Pick out every line in the data below that holds "names".

→ **Material for the task**
=== Section Start ===
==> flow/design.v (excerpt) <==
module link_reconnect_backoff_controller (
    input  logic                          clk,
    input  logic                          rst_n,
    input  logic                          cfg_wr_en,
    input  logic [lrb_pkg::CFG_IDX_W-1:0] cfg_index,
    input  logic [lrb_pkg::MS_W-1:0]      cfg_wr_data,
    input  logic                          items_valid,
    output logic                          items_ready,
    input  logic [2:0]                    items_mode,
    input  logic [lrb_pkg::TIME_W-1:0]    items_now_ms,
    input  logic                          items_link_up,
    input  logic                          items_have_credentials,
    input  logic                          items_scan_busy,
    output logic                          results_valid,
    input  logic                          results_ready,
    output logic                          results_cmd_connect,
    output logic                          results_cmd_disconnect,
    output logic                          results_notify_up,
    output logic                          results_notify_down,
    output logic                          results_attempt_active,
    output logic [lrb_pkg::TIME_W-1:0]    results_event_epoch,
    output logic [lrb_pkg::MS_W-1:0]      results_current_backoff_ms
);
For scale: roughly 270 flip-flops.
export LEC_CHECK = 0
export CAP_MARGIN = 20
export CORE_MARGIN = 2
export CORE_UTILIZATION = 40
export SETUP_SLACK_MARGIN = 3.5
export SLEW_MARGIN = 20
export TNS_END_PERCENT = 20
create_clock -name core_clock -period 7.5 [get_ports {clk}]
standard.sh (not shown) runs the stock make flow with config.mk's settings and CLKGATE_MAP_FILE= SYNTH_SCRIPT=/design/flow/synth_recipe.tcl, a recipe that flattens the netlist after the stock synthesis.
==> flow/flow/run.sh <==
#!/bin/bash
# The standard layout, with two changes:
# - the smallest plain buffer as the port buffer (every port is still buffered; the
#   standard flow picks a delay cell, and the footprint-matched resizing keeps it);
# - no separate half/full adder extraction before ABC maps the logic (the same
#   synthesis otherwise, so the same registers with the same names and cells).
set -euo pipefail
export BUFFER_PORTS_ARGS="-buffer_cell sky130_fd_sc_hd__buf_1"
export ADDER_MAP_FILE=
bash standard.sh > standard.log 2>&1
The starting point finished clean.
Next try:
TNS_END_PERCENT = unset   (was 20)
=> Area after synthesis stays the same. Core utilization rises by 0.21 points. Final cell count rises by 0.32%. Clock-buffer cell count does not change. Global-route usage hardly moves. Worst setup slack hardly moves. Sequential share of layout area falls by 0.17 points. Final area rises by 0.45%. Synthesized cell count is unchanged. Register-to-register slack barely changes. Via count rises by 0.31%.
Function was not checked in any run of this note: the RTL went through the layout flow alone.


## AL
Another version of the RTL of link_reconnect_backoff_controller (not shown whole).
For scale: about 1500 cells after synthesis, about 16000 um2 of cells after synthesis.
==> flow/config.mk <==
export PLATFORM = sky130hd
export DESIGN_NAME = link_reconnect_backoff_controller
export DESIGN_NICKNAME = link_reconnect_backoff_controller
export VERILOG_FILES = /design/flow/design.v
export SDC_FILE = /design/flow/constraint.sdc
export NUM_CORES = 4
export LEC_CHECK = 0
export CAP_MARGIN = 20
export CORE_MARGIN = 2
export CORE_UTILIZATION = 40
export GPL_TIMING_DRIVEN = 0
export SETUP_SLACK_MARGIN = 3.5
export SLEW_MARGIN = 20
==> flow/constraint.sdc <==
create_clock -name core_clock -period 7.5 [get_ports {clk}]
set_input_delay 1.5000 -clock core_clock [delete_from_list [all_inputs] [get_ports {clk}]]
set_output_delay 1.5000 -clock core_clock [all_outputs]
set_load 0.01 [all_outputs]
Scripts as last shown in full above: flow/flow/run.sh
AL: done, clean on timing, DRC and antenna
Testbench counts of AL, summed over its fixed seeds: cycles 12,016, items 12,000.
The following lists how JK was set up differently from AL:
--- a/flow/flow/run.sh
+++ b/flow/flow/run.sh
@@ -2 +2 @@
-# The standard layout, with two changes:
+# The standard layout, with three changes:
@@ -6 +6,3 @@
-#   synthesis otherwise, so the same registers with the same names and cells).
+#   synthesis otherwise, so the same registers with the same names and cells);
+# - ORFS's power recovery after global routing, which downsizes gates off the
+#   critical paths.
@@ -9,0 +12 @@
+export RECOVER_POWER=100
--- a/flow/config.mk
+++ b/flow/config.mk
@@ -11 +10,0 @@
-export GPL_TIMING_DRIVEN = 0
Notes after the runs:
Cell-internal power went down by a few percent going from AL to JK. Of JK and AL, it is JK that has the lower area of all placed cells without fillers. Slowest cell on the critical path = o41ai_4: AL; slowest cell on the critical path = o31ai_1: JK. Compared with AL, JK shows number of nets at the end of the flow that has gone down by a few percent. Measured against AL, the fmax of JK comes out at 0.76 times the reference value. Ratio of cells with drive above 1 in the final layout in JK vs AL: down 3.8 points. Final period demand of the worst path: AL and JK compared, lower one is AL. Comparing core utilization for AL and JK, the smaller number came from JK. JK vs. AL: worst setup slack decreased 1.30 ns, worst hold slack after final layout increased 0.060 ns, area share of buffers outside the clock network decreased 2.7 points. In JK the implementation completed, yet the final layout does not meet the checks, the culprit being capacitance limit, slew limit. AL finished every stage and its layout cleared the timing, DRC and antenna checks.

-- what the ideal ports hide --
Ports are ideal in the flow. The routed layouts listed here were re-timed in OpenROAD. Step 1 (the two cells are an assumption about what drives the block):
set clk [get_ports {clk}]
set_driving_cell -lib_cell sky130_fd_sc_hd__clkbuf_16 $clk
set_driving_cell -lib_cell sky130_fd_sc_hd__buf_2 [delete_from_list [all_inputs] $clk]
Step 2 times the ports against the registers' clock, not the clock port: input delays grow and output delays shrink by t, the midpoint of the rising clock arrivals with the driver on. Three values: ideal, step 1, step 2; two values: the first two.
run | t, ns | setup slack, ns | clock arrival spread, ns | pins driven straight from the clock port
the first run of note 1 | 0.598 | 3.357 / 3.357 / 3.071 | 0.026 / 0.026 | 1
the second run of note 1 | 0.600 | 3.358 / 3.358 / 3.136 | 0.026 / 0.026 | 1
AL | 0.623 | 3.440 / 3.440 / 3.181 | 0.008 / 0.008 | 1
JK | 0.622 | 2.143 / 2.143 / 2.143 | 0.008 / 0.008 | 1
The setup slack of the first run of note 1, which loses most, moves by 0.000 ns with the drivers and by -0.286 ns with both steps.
This is an optimization exercise on Yosys and OpenROAD, whose aim is small area, a short achievable clock period and few clock cycles, not a production implementation. Only simulation tests tie the RTL to the original design; equivalence was not proved. Power is estimated from default activity; no workload was simulated.

==> flow/design.v (excerpt) <==
module servo_bus_status_frame_parser_core (
    input  logic                            i_clk,
    input  logic                            i_rst_n,
    input  logic                            i_cfg_we,
    input  logic [sbsp_pkg::CFG_IDX_W-1:0]  i_cfg_idx,
    input  logic [sbsp_pkg::CFG_DATA_W-1:0] i_cfg_data,
    input  logic                            i_rx_valid,
    output logic                            o_rx_ready,
    input  logic [sbsp_pkg::BYTE_W-1:0]     i_rx_byte,
    output logic                            o_res_valid,
    input  logic                            i_res_ready,
    output logic [1:0]                      o_res_status,
    output logic [sbsp_pkg::BYTE_W-1:0]     o_res_servo_id,
    output logic [sbsp_pkg::BYTE_W-1:0]     o_res_error_byte,
    output logic                            o_res_data_valid,
    output logic [sbsp_pkg::BYTE_W-1:0]     o_res_data_byte,
    output logic [sbsp_pkg::PAR_W-1:0]      o_res_data_index,
    output logic                            o_res_last
);
Size in the first run: about 1800 cells after synthesis, ~670 flip-flops.
Settings: LEC_CHECK=0, CAP_MARGIN=20, CORE_MARGIN=2, CORE_UTILIZATION=40, PLACE_DENSITY=0.6, SETUP_SLACK_MARGIN=2.6, SLEW_MARGIN=20; clock period 5.0 ns.
run.sh (not shown) runs the stock make flow with config.mk's settings and CLKGATE_MAP_FILE= SYNTH_SCRIPT=/design/flow/synth_recipe.tcl, a recipe that flattens the netlist after the stock synthesis.
The first run produced a clean layout.
Testbench counts at the start, summed over its fixed seeds: cycles 43,404.
==> next run, changes <==
CTS_BUF_LIST = sky130_fd_sc_hd__clkbuf_8   (was default)
CTS_CLUSTER_SIZE = 30   (was default)
SETUP_SLACK_MARGIN = 3.0   (was 2.6)
Worst setup slack improved by 0.032 ns.
Clock-buffer cell count grows by 23.
Combinational power grows by 18%.
Synthesized cell count is unchanged.
Register-to-register slack improved by 0.03 ns.

Starting RTL as in the previous note.
clock: 5.0 ns
lec_check: 0
cap_margin: 20
core_margin: 2
core_utilization: 40
place_density: 0.6
setup_slack_margin: 3.0
slew_margin: 20
The starting point completed with no timing, DRC or antenna violations.
Testbench counts at the start, summed over its fixed seeds: cycles 43,404.
Next try:
==> flow/flow/run.sh (new file) <==
#!/bin/bash
# The standard layout, with the port buffers made from buf_2 cells instead of the
# slower cells buffer_ports picks by itself. Each tool's full output goes to its own log.
set -euo pipefail
bash standard.sh BUFFER_PORTS_ARGS="-buffer_cell sky130_fd_sc_hd__buf_2" finish > standard_flow.log 2>&1
==> flow/standard.sh (new file) <==
#!/bin/bash
# synth_recipe.tcl (not shown) runs the flow's synth.tcl, then flattens the netlist and writes it again
# the make line also repeats each setting of config.mk as NAME=value (left out here)
make -C /OpenROAD-flow-scripts/flow DESIGN_CONFIG=/design/flow/config.mk WORK_HOME=/design/flow/orfs CLKGATE_MAP_FILE= SYNTH_SCRIPT=/design/flow/synth_recipe.tcl "${@:-finish}"
removed: flow/run.sh
Effect:
- synthesized cell count is unchanged
- global-route usage came out lower by 0.27 points
- setup slack is worse by 0.028 ns

servo_bus_status_frame_parser_core, a different RTL version from the one above (not shown whole).
For scale: ~1800 cells after synthesis, roughly 670 flip-flops.
Design servo_bus_status_frame_parser_core, start of the top module:
module servo_bus_status_frame_parser_core (
    input  logic                            i_clk,
    input  logic                            i_rst_n,
    input  logic                            i_cfg_we,
    input  logic [sbsp_pkg::CFG_IDX_W-1:0]  i_cfg_idx,
    input  logic [sbsp_pkg::CFG_DATA_W-1:0] i_cfg_data,
    input  logic                            i_rx_valid,
    output logic                            o_rx_ready,
    input  logic [sbsp_pkg::BYTE_W-1:0]     i_rx_byte,
    output logic                            o_res_valid,
    input  logic                            i_res_ready,
    output logic [1:0]                      o_res_status,
    output logic [sbsp_pkg::BYTE_W-1:0]     o_res_servo_id,
    output logic [sbsp_pkg::BYTE_W-1:0]     o_res_error_byte,
    output logic                            o_res_data_valid,
    output logic [sbsp_pkg::BYTE_W-1:0]     o_res_data_byte,
    output logic [sbsp_pkg::PAR_W-1:0]      o_res_data_index,
    output logic                            o_res_last
);
export LEC_CHECK = 0
export CAP_MARGIN = 20
export CORE_MARGIN = 2
export CORE_UTILIZATION = 40
export CTS_CLUSTER_DIAMETER = 100
export CTS_CLUSTER_SIZE = 24
export PLACE_DENSITY = 0.6
export SETUP_SLACK_MARGIN = 3.25
export SLEW_MARGIN = 20
create_clock -name core_clock -period 5.0 [get_ports {i_clk}]
standard.sh (not shown) runs the stock make flow with config.mk's settings and CLKGATE_MAP_FILE= SYNTH_SCRIPT=/design/flow/synth_recipe.tcl, a recipe that flattens the netlist after the stock synthesis.
==> flow/flow/run.sh <==
#!/bin/bash
# The standard layout, with the port buffers made from buf_2 cells instead of the
# slower cells buffer_ports picks by itself. Each tool's full output goes to its own log.
set -euo pipefail
bash standard.sh BUFFER_PORTS_ARGS="-buffer_cell sky130_fd_sc_hd__buf_2" finish > standard_flow.log 2>&1
The first run produced a clean layout.
Testbench counts at the start, summed over its fixed seeds: cycles 43,404.
==> next run, changes <==
SETUP_SLACK_MARGIN = 3.0   (was 3.25)
The changed run finished clean.
Clock power increases by about 2%.
Die area is unchanged.
Area after synthesis stays the same.
Clock-buffer cell count increases by 2.
Worst hold slack got worse by 0.0091 ns.
Maximum frequency increases by 2.4%.
Via count decreases by 2.7%.
Sequential share of layout area increases by 3.4 points.
Total power decreases by 4.1%.
Non-clock buffer count decreases by 105.
Clock skew increases by 0.013 ns.

## run 1
servo_bus_status_frame_parser_core, a different RTL version from the one above (not shown whole).
Size: ~2,300 cells after synthesis, about 640 flip-flops, ~58 I/O pins, ~0.026 sq mm of cells after synthesis.
// servo_bus_status_frame_parser_core
module servo_bus_status_frame_parser_core (
    input  logic                            i_clk,
    input  logic                            i_rst_n,
    input  logic                            i_cfg_we,
    input  logic [sbsp_pkg::CFG_IDX_W-1:0]  i_cfg_idx,
    input  logic [sbsp_pkg::CFG_DATA_W-1:0] i_cfg_data,
    input  logic                            i_rx_valid,
    output logic                            o_rx_ready,
    input  logic [sbsp_pkg::BYTE_W-1:0]     i_rx_byte,
    output logic                            o_res_valid,
    input  logic                            i_res_ready,
    output logic [1:0]                      o_res_status,
    output logic [sbsp_pkg::BYTE_W-1:0]     o_res_servo_id,
    output logic [sbsp_pkg::BYTE_W-1:0]     o_res_error_byte,
    output logic                            o_res_data_valid,
    output logic [sbsp_pkg::BYTE_W-1:0]     o_res_data_byte,
    output logic [sbsp_pkg::PAR_W-1:0]      o_res_data_index,
    output logic                            o_res_last
);
    localparam int QD = 3;                  
    localparam int QW = 2;
  ...
Settings: LEC_CHECK=0, ABC_AREA=1, CAP_MARGIN=20, CORE_MARGIN=2, CORE_UTILIZATION=40, CTS_CLUSTER_DIAMETER=100, CTS_CLUSTER_SIZE=24, PLACE_DENSITY=0.6, SETUP_SLACK_MARGIN=3.0, SLEW_MARGIN=20; clock period 5.0 ns.
Scripts as last shown in full above: flow/flow/run.sh
Run 1 did not stop at any stage, and its layout met the timing, DRC and antenna checks.
Testbench counts of run 1, summed over its fixed seeds: cycles 43,520.
## Diff of input files: run 2 against run 1
# run 1
export LEC_CHECK = 0
export ABC_AREA = 1
export CAP_MARGIN = 20
export CORE_MARGIN = 2
export CORE_UTILIZATION = 40
export CTS_CLUSTER_DIAMETER = 100
export CTS_CLUSTER_SIZE = 24
export PLACE_DENSITY = 0.6
export SETUP_SLACK_MARGIN = 3.0
export SLEW_MARGIN = 20
create_clock -name core_clock -period 5.0 [get_ports {i_clk}]
# run 2
export LEC_CHECK = 0
export CAP_MARGIN = 20
export CORE_MARGIN = 2
export CORE_UTILIZATION = 40
export CTS_CLUSTER_DIAMETER = 100
export CTS_CLUSTER_SIZE = 24
export PLACE_DENSITY = 0.6
export SETUP_SLACK_MARGIN = 3.1
export SLEW_MARGIN = 20
create_clock -name core_clock -period 5.0 [get_ports {i_clk}]
--- outcome ---
Run 2 went all the way through synthesis, placement and routing and the layout is clean on timing, DRC and antenna.
Cmp run 2 vs run 1: vias after detailed routing lower in run 2
Run 2 and run 1 ended up with nearly the same worst hold-check slack.
Between run 2 and run 1, the count of buffers not belonging to the clock network in the layout is lower for run 1.
Summary of the comparison: initial antenna violation count is higher in run 2, relative to run 1.
Between run 2 and run 1, the share of the clock period used by the worst path is higher for run 2.
Run 2 ends up with a worst setup margin that is 0.043 ns lower than in run 1.
Relative to run 2, the following input files were edited for run 3:
# run 2
export LEC_CHECK = 0
export CAP_MARGIN = 20
export CORE_MARGIN = 2
export CORE_UTILIZATION = 40
export CTS_CLUSTER_DIAMETER = 100
export CTS_CLUSTER_SIZE = 24
export PLACE_DENSITY = 0.6
export SETUP_SLACK_MARGIN = 3.1
export SLEW_MARGIN = 20
create_clock -name core_clock -period 5.0 [get_ports {i_clk}]
# run 3
export LEC_CHECK = 0
export ABC_CLOCK_PERIOD_IN_PS = 2000
export CAP_MARGIN = 20
export CORE_MARGIN = 2
export CORE_UTILIZATION = 40
export CTS_CLUSTER_DIAMETER = 100
export CTS_CLUSTER_SIZE = 24
export PLACE_DENSITY = 0.6
export SETUP_SLACK_MARGIN = 3.0
export SLEW_MARGIN = 20
create_clock -name core_clock -period 5.0 [get_ports {i_clk}]
==> results.txt <==
Routed wire length: run 3 < run 2
Summary — fmax, run 3 relative to run 2: higher, by 18 MHz.
Amount of wire on met3 after detailed routing ends up higher on run 2.
In the tables for run 3 and run 2, total power reads lower with run 3.
Density: run 3 sparser than run 2

-- what the ideal ports hide --
How much do the figures lean on ideal ports? The routed layouts below were timed once more, with nothing changed but the port constraints. Step 1 assumes that a clkbuf_16 drives the clock port and a buf_2 every other input. Step 2 also shifts input and output timing later by t, the mid clock arrival at the registers, as if the neighbouring blocks saw the same clock. Three values: no drivers, after step 1, after step 2; two values: the first two.
run | t, ns | setup slack, ns | worst setup path at the end
the first run of note 1 | 0.663 | 2.706 / 2.665 / 2.178 | input to register
the second run of note 1 | 0.760 | 2.738 / 2.693 / 2.278 | input to register
the first run of note 2 | 0.676 | 2.839 / 2.780 / 2.262 | input to register
the second run of note 2 | 0.657 | 2.810 / 2.808 / 2.275 | input to register
the first run of note 3 | 0.628 | 2.746 / 2.690 / 2.518 | input to register
the second run of note 3 | 0.634 | 2.798 / 2.737 / 2.498 | input to register
run 1 | 0.680 | 2.771 / 2.771 / 2.591 | input to register
run 2 | 0.692 | 2.728 / 2.670 / 2.588 | input to register
run 3 | 0.669 | 2.818 / 2.759 / 2.553 | input to register
After both steps setup and hold are still met in every run listed. The setup slack of the first run of note 2, which loses most, moves by -0.059 ns with the drivers and by -0.577 ns with both steps.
=== Section End ===
→ **Output for this exercise**
#   synthesis otherwise, so the same registers with the same names and cells).
-#   synthesis otherwise, so the same registers with the same names and cells).
+#   synthesis otherwise, so the same registers with the same names and cells);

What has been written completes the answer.